Here we validate the streaming path against the in-memory path on the same grouped, ancestry-masked query.
stream_af, stream_called = allele_freq_stream(
snp,
chunk_size=5,
sample_labels=labels,
ancestry=1,
return_counts=True,
as_dataframe=True,
)
eager_af, eager_called = snp.allele_freq(
sample_labels=labels,
ancestry=1,
return_counts=True,
as_dataframe=True,
)
comparison = pd.DataFrame(
{
"freq_match": [np.allclose(stream_af.to_numpy(), eager_af.to_numpy(), equal_nan=True)],
"count_match": [stream_called.equals(eager_called)],
"n_variants": [snp.n_snps],
"chunk_size": [5],
}
)
display(comparison)
stream_af.head().round(3)
| freq_match | count_match | n_variants | chunk_size | |
|---|---|---|---|---|
| 0 | True | True | 16 | 5 |
| POP_A | POP_B | POP_C | |
|---|---|---|---|
| 0 | 1.0 | 1.0 | 1.0 |
| 1 | 1.0 | NaN | NaN |
| 2 | 0.0 | 0.0 | 0.0 |
| 3 | 0.0 | 1.0 | 1.0 |
| 4 | NaN | NaN | NaN |
Takeaways¶
Always inspect frequency estimates together with called-allele counts.
Grouped allele frequencies are useful for detecting differentiated or suspicious variants.
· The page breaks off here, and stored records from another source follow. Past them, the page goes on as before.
## src/rtl/stopwatch_ctrl_if.sv

```systemverilog
// Purpose: command pulses in, elapsed/lap/alarm status out, for stopwatch_ctrl.
// Latency: wiring only; timing is set by the controller behind the slave modport.
// Backpressure: none, commands are fire-and-forget pulses and status is always valid.
interface stopwatch_ctrl_if #(
    parameter int CNT_W = 32
);
    logic             start;
    logic             stop;
    logic             clear;
    logic             lap;
    logic             alarm_set;
    logic [CNT_W-1:0] alarm_ms;
    logic [CNT_W-1:0] elapsed_ms;
    logic [CNT_W-1:0] lap_ms;
    logic             lap_valid;
    logic             ms_tick;
    logic             running;
    logic             alarm;
    logic             ovf;

    // Command source / status consumer side
    modport master (
        output start, stop, clear, lap, alarm_set, alarm_ms,
        input  elapsed_ms, lap_ms, lap_valid, ms_tick, running, alarm, ovf
    );

    // Controller side
    modport slave (
        input  start, stop, clear, lap, alarm_set, alarm_ms,
        output elapsed_ms, lap_ms, lap_valid, ms_tick, running, alarm, ovf
    );
endinterface

```

## src/rtl/stopwatch_ctrl.sv

```systemverilog
// Purpose: stopwatch sequencer: start/stop/clear FSM, 1 ms prescaler, lap capture, alarm compare.
// Latency: commands act on the next edge; first ms_tick exactly CLK_PER_MS cycles after start.
// Backpressure: none; pulses are always accepted (or ignored by state). Optional: STOPWATCH_AUTOSTOP_EN.
module stopwatch_ctrl #(
    parameter int CLK_PER_MS = 100000,
    parameter int CNT_W      = 32
) (
    input  logic          clk,
    input  logic          reset,
    stopwatch_ctrl_if.slave sw
);

    typedef enum logic [1:0] {
        IDLE  = 2'd0,
        RUN   = 2'd1,
        PAUSE = 2'd2
    } state_t;

    localparam int             PW        = (CLK_PER_MS > 2) ? $clog2(CLK_PER_MS) : 1;
    localparam logic [PW-1:0]  PRESC_MAX = PW'(CLK_PER_MS - 1);

    state_t           state_q, state_d;
    logic [PW-1:0]    presc_q, presc_d;
    logic [CNT_W-1:0] elapsed_q, elapsed_d, elapsed_inc;
    logic [CNT_W-1:0] lap_q;
    logic [CNT_W-1:0] thr_q;
    logic             armed_q;
    logic             alarm_q;
    logic             ovf_q;
    logic             lap_vld_q;
    logic             running_q;

    logic             tick;
    logic             cmd_stop;
    logic             cmd_start;
    logic             cmd_lap;
    logic             alarm_hit;

    // Command decode, tick/alarm detection and next-state for FSM, prescaler and count
    always_comb begin
        state_d     = state_q;
        presc_d     = presc_q;
        elapsed_d   = elapsed_q;
        elapsed_inc = elapsed_q + CNT_W'(1);

        // Strict priority: clear > stop > start > lap; only the winner acts
        cmd_stop  = sw.stop && !sw.clear;
        cmd_start = sw.start && !sw.clear && !sw.stop;
        cmd_lap   = sw.lap && !sw.clear && !sw.stop && !sw.start && (state_q != IDLE);

        tick = (state_q == RUN) && (presc_q == PRESC_MAX);

        // A fresh alarm_set in the same cycle takes precedence over a match on the old threshold
        alarm_hit = tick && armed_q && (thr_q != '0) && (elapsed_inc == thr_q) && !sw.alarm_set;

        if (sw.clear) begin
            state_d = IDLE;
        end else if (cmd_stop && (state_q == RUN)) begin
            state_d = PAUSE;
        end else if (cmd_start && (state_q != RUN)) begin
            state_d = RUN;
        end

`ifdef STOPWATCH_AUTOSTOP_EN
        // Reaching the alarm threshold parks the watch in PAUSE with the count frozen there
        if (!sw.clear && alarm_hit) begin
            state_d = PAUSE;
        end
`endif

        // Prescaler only advances in RUN and is held in PAUSE so a resume finishes the partial ms
        if (sw.clear) begin
            presc_d = '0;
        end else if (state_q == RUN) begin
            presc_d = tick ? '0 : presc_q + PW'(1);
        end

        if (sw.clear) begin
            elapsed_d = '0;
        end else if (tick) begin
            elapsed_d = elapsed_inc;
        end
    end

    // FSM state register
    always_ff @(posedge clk) begin
        if (reset) begin
            state_q <= IDLE;
        end else begin
            state_q <= state_d;
        end
    end

    // Datapath registers: prescaler, count, lap capture, wrap and alarm flags
    always_ff @(posedge clk) begin
        if (reset) begin
            presc_q   <= '0;
            elapsed_q <= '0;
            lap_q     <= '0;
            lap_vld_q <= 1'b0;
            thr_q     <= '0;
            armed_q   <= 1'b0;
            alarm_q   <= 1'b0;
            ovf_q     <= 1'b0;
            running_q <= 1'b0;
        end else begin
            presc_q   <= presc_d;
            elapsed_q <= elapsed_d;
            running_q <= (state_d == RUN);

            // Lap samples the pre-edge count, so a coincident tick is not yet included
            lap_vld_q <= cmd_lap;
            if (cmd_lap) begin
                lap_q <= elapsed_q;
            end

            if (sw.clear) begin
                ovf_q <= 1'b0;
            end else if (tick && (&elapsed_q)) begin
                ovf_q <= 1'b1;
            end

            // Threshold and armed survive clear; only the alarm flag is dropped
            if (sw.alarm_set) begin
                thr_q   <= sw.alarm_ms;
                armed_q <= 1'b1;
                alarm_q <= 1'b0;
            end else if (sw.clear) begin
                alarm_q <= 1'b0;
            end else if (alarm_hit) begin
                alarm_q <= 1'b1;
                armed_q <= 1'b0;
            end
        end
    end

    assign sw.elapsed_ms = elapsed_q;
    assign sw.lap_ms     = lap_q;
    assign sw.lap_valid  = lap_vld_q;
    assign sw.ms_tick    = tick;
    assign sw.running    = running_q;
    assign sw.alarm      = alarm_q;
    assign sw.ovf        = ovf_q;

endmodule

```

## src/flat_wrapper.sv

```systemverilog
// flat-port wrapper written by rule: the top's interface ports become plain ports
module stopwatch_ctrl_flat 
#(
    parameter int CLK_PER_MS = 100000,
    parameter int CNT_W      = 32
)
  (clk, reset, sw_start, sw_stop, sw_clear, sw_lap, sw_alarm_set, sw_alarm_ms, sw_elapsed_ms, sw_lap_ms, sw_lap_valid, sw_ms_tick, sw_running, sw_alarm, sw_ovf);
  stopwatch_ctrl_if #(.CNT_W(CNT_W)) sw_i ();
  input  logic clk;
  input  logic reset;
  input wire logic [$bits(sw_i.start)-1:0] sw_start;
  input wire logic [$bits(sw_i.stop)-1:0] sw_stop;
  input wire logic [$bits(sw_i.clear)-1:0] sw_clear;
  input wire logic [$bits(sw_i.lap)-1:0] sw_lap;
  input wire logic [$bits(sw_i.alarm_set)-1:0] sw_alarm_set;
  input wire logic [$bits(sw_i.alarm_ms)-1:0] sw_alarm_ms;
  output wire logic [$bits(sw_i.elapsed_ms)-1:0] sw_elapsed_ms;
  output wire logic [$bits(sw_i.lap_ms)-1:0] sw_lap_ms;
  output wire logic [$bits(sw_i.lap_valid)-1:0] sw_lap_valid;
  output wire logic [$bits(sw_i.ms_tick)-1:0] sw_ms_tick;
  output wire logic [$bits(sw_i.running)-1:0] sw_running;
  output wire logic [$bits(sw_i.alarm)-1:0] sw_alarm;
  output wire logic [$bits(sw_i.ovf)-1:0] sw_ovf;
  assign sw_i.start = sw_start;
  assign sw_i.stop = sw_stop;
  assign sw_i.clear = sw_clear;
  assign sw_i.lap = sw_lap;
  assign sw_i.alarm_set = sw_alarm_set;
  assign sw_i.alarm_ms = sw_alarm_ms;
  assign sw_elapsed_ms = sw_i.elapsed_ms;
  assign sw_lap_ms = sw_i.lap_ms;
  assign sw_lap_valid = sw_i.lap_valid;
  assign sw_ms_tick = sw_i.ms_tick;
  assign sw_running = sw_i.running;
  assign sw_alarm = sw_i.alarm;
  assign sw_ovf = sw_i.ovf;
  stopwatch_ctrl #(.CLK_PER_MS(CLK_PER_MS), .CNT_W(CNT_W)) u_core (.clk(clk), .reset(reset), .sw(sw_i));
endmodule
```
Ancestry-masked allele frequencies answer a different question than population-grouped frequencies.
Use
pseudohaploid=Truewhen pseudohaploid 0/2 calls are mixed with ordinary diploid genotypes.allele_freq_stream()is the scalable path, and it should agree with eager results on the same input.